●4月14日のエントリー●
私は一人でも大丈夫だって。
一人でやっていけるって。
それが私の責任だって思ってたのに。
それを何だよ今更のこのこ現れて前と全然変わんない顔して呑気に笑って。
人の心をぐちゃぐちゃにかき乱してさ、あんまりじゃないか。
なんとかしろよ!
リンクは宙に浮く自分の両手を呆然とみつめた。
視線を落とせば自分の胸にすがりついて、沈黙したままのミドナ。
手をぎこちなく、彼女の肩に置くとミドナは顔を上げてリンクを睨みつけた。
これまでの空白の時間を互いの指と唇でどの位埋めることができるのか、それは全然判らないことだったけれど。
リンクはそりゃあもう一生懸命なんとかした。
●4月15日のエントリー・その1●
驚かせたみたいでごめん
時間がかかってごめん
でも僕がここに来たのはミドナに会いたかったなんだ
え?ミドナのことが…好きだからって言ったら…迷惑だったかな
ということをやっとこ伝えて。
ソルの光に目を射られたような気がしてリンクは慌てて体を起こした。
けれど部屋の中に満ちる光の明るさは記憶が途切れる前と別段変わりがない。ほっとして横を見れば己の髪をまとっただけの姿のミドナが寄り添っていた。

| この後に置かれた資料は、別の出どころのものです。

**design.v**
```verilog
module CV_ANL_SEQ
(
  input [3:0] DAT_I, 
	input CE, CLK, RST,
	output reg [15:0] NOM
);
reg [4:0] STATE = 0;
initial NOM = 16'b0000000000000000;
always@(posedge CLK, posedge RST)
begin
	if(RST) 
	begin
		NOM = 4'h0000;
		STATE = 0;
	end
	else if(CE)
	begin
		case(STATE)
		4'h0: 
		begin
			if(DAT_I == 4'h7) 
				begin
					NOM = 16'b0000000000000001;
					STATE = STATE + 1;
				end
			else 
				begin
					NOM = 4'h0000;
					STATE = 0;
				end
		end
		4'h1:
		begin
			if(DAT_I == 4'h4) 
				begin
					NOM = 16'b0000000000000011;
					STATE = STATE + 1;;
				end
			else 
				begin
					NOM = 4'h0000;
					STATE = 0;
				end
		end
		4'h2:
		begin
			if(DAT_I == 4'h1) 
				begin
					NOM = 16'b0000000000000111;
					STATE = STATE + 1;;
				end
			else 
				begin
					NOM = 4'h0000;
					STATE = 0;
				end
		end
		4'h3:
		begin
			if(DAT_I == 4'h4) 
				begin
					NOM = 16'b0000000000001111;
					STATE = STATE + 1;;
				end
			else 
				begin
					NOM = 4'h0000;
					STATE = 0;
				end
		end
		4'h4:
		begin
			if(DAT_I == 4'h2) 
				begin
					NOM = 16'b0000000000011111;
					STATE = STATE + 1;;
				end
			else 
				begin
					NOM = 4'h0000;
					STATE = 0;
				end
		end
		4'h5:
		begin
			if(DAT_I == 4'hA) 
				begin
					NOM = 16'b0000000000111111;
					STATE = STATE + 1;;
				end
			else 
				begin
					NOM = 4'h0000;
					STATE = 0;
				end
		end
		4'h6:
		begin
			if(DAT_I == 4'h0) 
				begin
					NOM = 16'b0000000001111111;
					STATE = STATE + 1;;
				end
			else 
				begin
					NOM = 4'h0000;
					STATE = 0;
				end
		end
		4'h7:
		begin
			if(DAT_I == 4'h8) 
				begin
					NOM = 16'b0000000011111111;
					STATE = STATE + 1;;
				end
			else 
				begin
					NOM = 4'h0000;
					STATE = 0;
				end
		end
		4'h8:
		begin
			if(DAT_I == 4'h9) 
				begin
					NOM = 16'b0000000111111111;
					STATE = STATE + 1;;
				end
			else 
				begin
					NOM = 4'h0000;
					STATE = 0;
				end
		end
		4'h9:
		begin
			if(DAT_I == 4'hC) 
				begin
					NOM = 16'b0000001111111111;
					STATE = STATE + 1;;
				end
			else 
				begin
					NOM = 4'h0000;
					STATE = 0;
				end
		end
		4'hA:
		begin
			if(DAT_I == 4'h3) 
				begin
					NOM = 16'b0000011111111111;
					STATE = STATE + 1;;
				end
			else 
				begin
					NOM = 4'h0000;
					STATE = 0;
				end
		end
		4'hB:
		begin
			if(DAT_I == 4'h2) 
				begin
					NOM = 16'b0000111111111111;
					STATE = STATE + 1;;
				end
			else 
				begin
					NOM = 4'h0000;
					STATE = 0;
				end
		end
		4'hC:
		begin
			if(DAT_I == 4'hA) 
				begin
					NOM = 16'b0001111111111111;
					STATE = STATE + 1;
				end
			else 
				begin
					NOM = 4'h0000;
					STATE = 0;
				end
		end
		4'hD:
		begin
			if(DAT_I == 4'h7) 
				begin
					NOM = 16'b0011111111111111;
					STATE = STATE + 1;;
				end
			else 
				begin
					NOM = 4'h0000;
					STATE = 0;
				end
		end
		4'hE:
		begin
			if(DAT_I == 4'h9) 
				begin
					NOM = 16'b0111111111111111;
					STATE = STATE + 1;
				end
        else 
				begin
					NOM = 4'h0000;
					STATE = 0;
				end
		end
		4'hF:
		begin
			if(DAT_I == 4'h2) 
				begin
					NOM = 16'b1111111111111111;
					STATE = STATE + 1;;
				end
			else 
				begin
					NOM = 4'h0000;
					STATE = 0;
				end
		end
		default:
		begin
			NOM = 16'b0000000000000000;
			STATE = 0;
		end
		endcase
	end
end
endmodule
```
**run.sh**
```bash
#!/bin/bash
# OpenROAD 26Q1-2900-gdf79404cd8, Yosys 0.63+post, stock flow scripts
make -C /OpenROAD-flow-scripts/flow DESIGN_CONFIG=/design/flow/config.mk WORK_HOME=/design/flow/orfs finish
```
**config.mk**
```make
export PLATFORM = sky130hd
export DESIGN_NAME = CV_ANL_SEQ
export DESIGN_NICKNAME = CV_ANL_SEQ
export VERILOG_FILES = /design/flow/design.v
export SDC_FILE = /design/flow/constraint.sdc
export NUM_CORES = 4
export LEC_CHECK = 1
export CORE_UTILIZATION = 30
```
**constraint.sdc**
```tcl
current_design CV_ANL_SEQ

set clk_period 3.1
set clk_io_pct 0.2

create_clock -name clk0 -period $clk_period [get_ports {CLK}]

set non_clock_inputs [all_inputs -no_clocks]
set_input_delay [expr $clk_period * $clk_io_pct] -clock clk0 $non_clock_inputs
set_output_delay [expr $clk_period * $clk_io_pct] -clock clk0 [all_outputs]
```
==> GITHUB_STEP_SUMMARY <==
## Implementation flow summary

| Metric | Value |
|---|---|
| DIE HEIGHT | `72.69 um` |
| Leakage | `0.7407 nW` |
| DRC errors left | `0` |
| Adder share | `4.174%` |
| Yosys cell count | `160` |
| Clock latency (worst-skew pair) | `0.26 ns` |
| Post-Syn Area | `1499 um2` |
| FF+latch count, synth | `21` |
| Tot GR Track Use | `14.58%` |
| Peak fanout along the critical path | `14` |
| Chip area | `5283 um2` |
| Synth-to-Final Area Change | `20.95%` |
| Cell repeated most along the worst path | `nand3_2` |
| Buffers on Ports | `22` |
| Most instantiated logic cells after routing | `clkdlybuf4s50_1, dfrtp_1, nor2_1` |
| Post-CTS Setup Repair Bufs | `0` |
| CTS Buffer Depth | `2` |
| FP Util | `31.53%` |
| Critical path's largest stage delay | `0.70 ns` |
| First-pass GRT wire length | `5.885 mm` |
| Yosys cell types | `55` |
| Vias in the first global route | `1162` |
| Worst hold path type | `register to register` |
| OpenROAD warnings | `28` |
| Global route total overflow | `0` |
| Core outline area | `4755 um2` |
| Drt wl/cell | `14.21 um` |
| Hold bufs inserted after CTS | `0` |
| Clock Sinks | `21` |
| H-tree Lvls | `1` |
| Iteration-0 DRC Markers | `138` |
| Synth Area in XOR/XNOR | `0%` |
| Final hold vios | `0` |
| Area post-placement | `1768 um2` |
| Root Driver | `clkbuf_8` |
| Setup violators final | `0` |
| R2R Setup Slk | `0.79 ns` |
| Combinational share of power | `15.1%` |
| CP required | `3.23 ns` |
| Internal power | `0.4154 mW` |
| Min Tclk post-route | `2.458 ns` |
| Most frequent logic cell in the layout | `clkdlybuf4s50_1` |
| Synth Seq Share | `35.06%` |
| Crit. End Element | `register` |
| Clock Power Share | `32.7%` |
| Reg2Reg Depth | `7` |
| CP Launch Type | `primary input` |
| FFs w/ async S/R, synth | `100.0%` |
| Placed insts | `242` |
| Cts bufs inserted | `3` |
| RR Endpoint | `NOM[6]` |
| GRT met2 Usage | `18.90%` |
| Clock Pin Slew Worst Setup and Hold Paths | `0.08 ns` |
| FP Rows | `25` |
| Synth Area in Simple Gates | `28.80%` |
| RSZ-0062 raised after global routing | `no` |
| Initial antenna violation count | `0` |
| Yosys warning tally | `1` |
| Synth Instances | `160` |
| Met1 Resource Use GR | `25.05%` |
| Ports | `23` |
| Fin cells | `246` |
| FF-to-FF Start | `STATE[0]` |
| Status | `finished clean` |
| Relative slew slack | `60.38%` |
| Detail-routed via count per cell | `5.134` |
| Yosys stat area | `1499 um2` |
| NetSw | `0.1370 mW` |
| Post-synth mux share | `2.838%` |
| Power Density | `304.7 nW/um2` |
| Max Freq | `0.4068 GHz` |
| Final Cell Area | `1813 um2` |
| GR peak layer | `met1` |
| Ratio of cells with drive above 1 in the final layout | `15.08%` |
| Die span in x | `72.69 um` |
| Final Slew Violations | `0` |
| GR Util met3 | `3.922%` |
| Hold depth | `1` |
| Sw Share | `24.80%` |
| And-or/or-and share of the synthesized area | `23.04%` |
| Crit path capture | `NOM[6]` |
| CTS tree | `built` |
| Post-route ant nets | `0` |
| Comb area leader | `simple AND/OR/NAND/NOR gates` |
| Sequential Power Share | `52.3%` |
| GPL Wtd Cong | `0.9350` |
| Via Count | `1263` |
| Synth Area per Inst | `9.368 um2` |
| Crit Path Class | `primary input to register` |
| Max Cap Violations | `0` |
| Main synth FF type | `dfrtp_1` |
| Diode count | `0` |
| Routed wire length | `3.495 mm` |
| Crit. Startpoint | `DAT_I[2]` |
| PnR Total Power | `0.5524 mW` |
| Critical Path, Cell by Cell | `clkdlybuf4s50_1, and4bb_2, o211ai_2, nand3_2, o311ai_4, nand3_2` |
| Crit share post-route | `79.29%` |
| Post-synth EDFFs | `0` |
| Largest net degree at the start of global routing | `25` |
| Slowest-stage cell, CP | `clkdlybuf4s50_1` |
| Critical path arrival | `2.58 ns` |
| Worst Max-Slew Pin Slew | `0.5930 ns` |
| Cell resize tally after clock tree synthesis | `0` |
| Setup TNS | `0 ns` |
| Worst Skew | `0.004152 ns` |
| VDD IR max | `190.9 uV` |
| Detailed placement HPWL | `2.502 mm` |
| TritonRoute pass-1 iters | `4` |
[registers in the layout (all words and copies together) (netlist names)]
| name | flops |
|---|---|
| NOM | 16 |
| STATE | 5 |
[stage by stage]
stage | hold WS, ns | setup WS, ns | util (%)
5_1_grt | 0.5277 | 0.4610 | 38.13
2_1_floorplan | 0.4300 | 1.019 | -
3_3_place_gp | 0.4825 | 0.4129 | 37.18
4_1_cts | 0.5137 | 0.6456 | 38.13
3_5_place_dp | 0.4896 | 0.3830 | 37.18
6_report | 0.5088 | 0.6419 | 38.13
[power groups by stage]
stage,logic [mW],clock network [mW],registers [mW]
4_1_cts,0.0840,0.186,0.289
5_1_grt,0.0929,0.198,0.290
6_report,0.0831,0.181,0.289
[synthesized netlist by cell type, drive strengths merged (2+ instances only)]
master / count / share of area (%)
nand2: 12 / 3.0
o211ai: 2 / 1.3
and3: 8 / 3.3
clkbuf: 3 / 0.75
o22ai: 2 / 1.3
and2: 3 / 1.3
buf: 7 / 3.1
nand2b: 2 / 0.83
mux2i: 2 / 1.3
nand3b: 5 / 2.5
o21a: 2 / 1.0
nor2b: 2 / 0.83
nand4: 2 / 0.83
nor4bb: 2 / 1.3
nor3b: 3 / 1.5
o21ai: 10 / 4.3
ha: 5 / 4.2
o31ai: 2 / 1.9
mux2: 2 / 1.5
or3: 2 / 0.83
a21oi: 7 / 2.3
dfrtp: 21 / 35
nand3: 6 / 2.7
a31oi: 4 / 1.7
o32ai: 2 / 1.7
nor2: 16 / 4.0
inv: 8 / 2.0
[logic make-up after synthesis]
| logic type | Yosys count |
|---|---|
| and+or+nand+nor | 71 |
| AOI/OAI and AO/OA | 40 |
| DFF | 21 |
| buffers and inverters | 19 |
| adders and majority gates | 5 |
| muxes | 4 |
[layer usage]
metal / part of all wire (%) / wire, um
met1: 51 / 1787
met2: 39 / 1358
met3: 8.8 / 307
met4: 1.2 / 42
met5: 0 / 0
[final cells by class]
| cell class | instances | area [um2] |
|---|---|---|
| Sequential cell | 21 | 525.5 |
| Timing Repair Buffer | 25 | 242.7 |
| Tap cell | 67 | 83.83 |
| Multi-Input combinational cell | 120 | 882.1 |
| Fill cell | 492 | 2942 |
| Inverter | 9 | 33.78 |
| Clock buffer | 4 | 45.04 |
[critical path: cells and delay by family]
family	cells	cell delay [ns]
compound gates	2	0.72
buf+inv	1	0.70
simple gates	3	0.53
[how the worst min path moves through the flow]
stage,start,to
4_1_cts,NOM[15],NOM[15]
5_1_grt,NOM[13],NOM[13]
6_report,NOM[15],NOM[15]
Power figures rest on the tool's default switching activity, not on a simulated workload.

気配を察したのかミドナは目を覚ました。赤い瞳が自分を認めた途端、大きく見開かれた。
「ば…!」
何もそんな、という勢いで起き上がるとミドナはくるりと背中を向けた。
「…こっち見るなよ、ばか」
●4月15日のエントリー・その2●
ミドナは手探りでシーツをかき寄せると身体に巻きつけたので、リンクもそうすることにした。これならなんとか普通に話ができる。
「…自分がこんなに弱いなんて思ってなかった」
ミドナの言葉は独り言のように聞こえた。
「…復興だってまだまだだし今この国に必要なのは強い指導者なんだ。決して私情なんかに流されない」
リンクの胸の奥で何かがちくりと痛む。
小さな国とはいえ彼女が成し遂げようとしているのは言葉を尽くしても表現できない重責を伴うことの筈だった。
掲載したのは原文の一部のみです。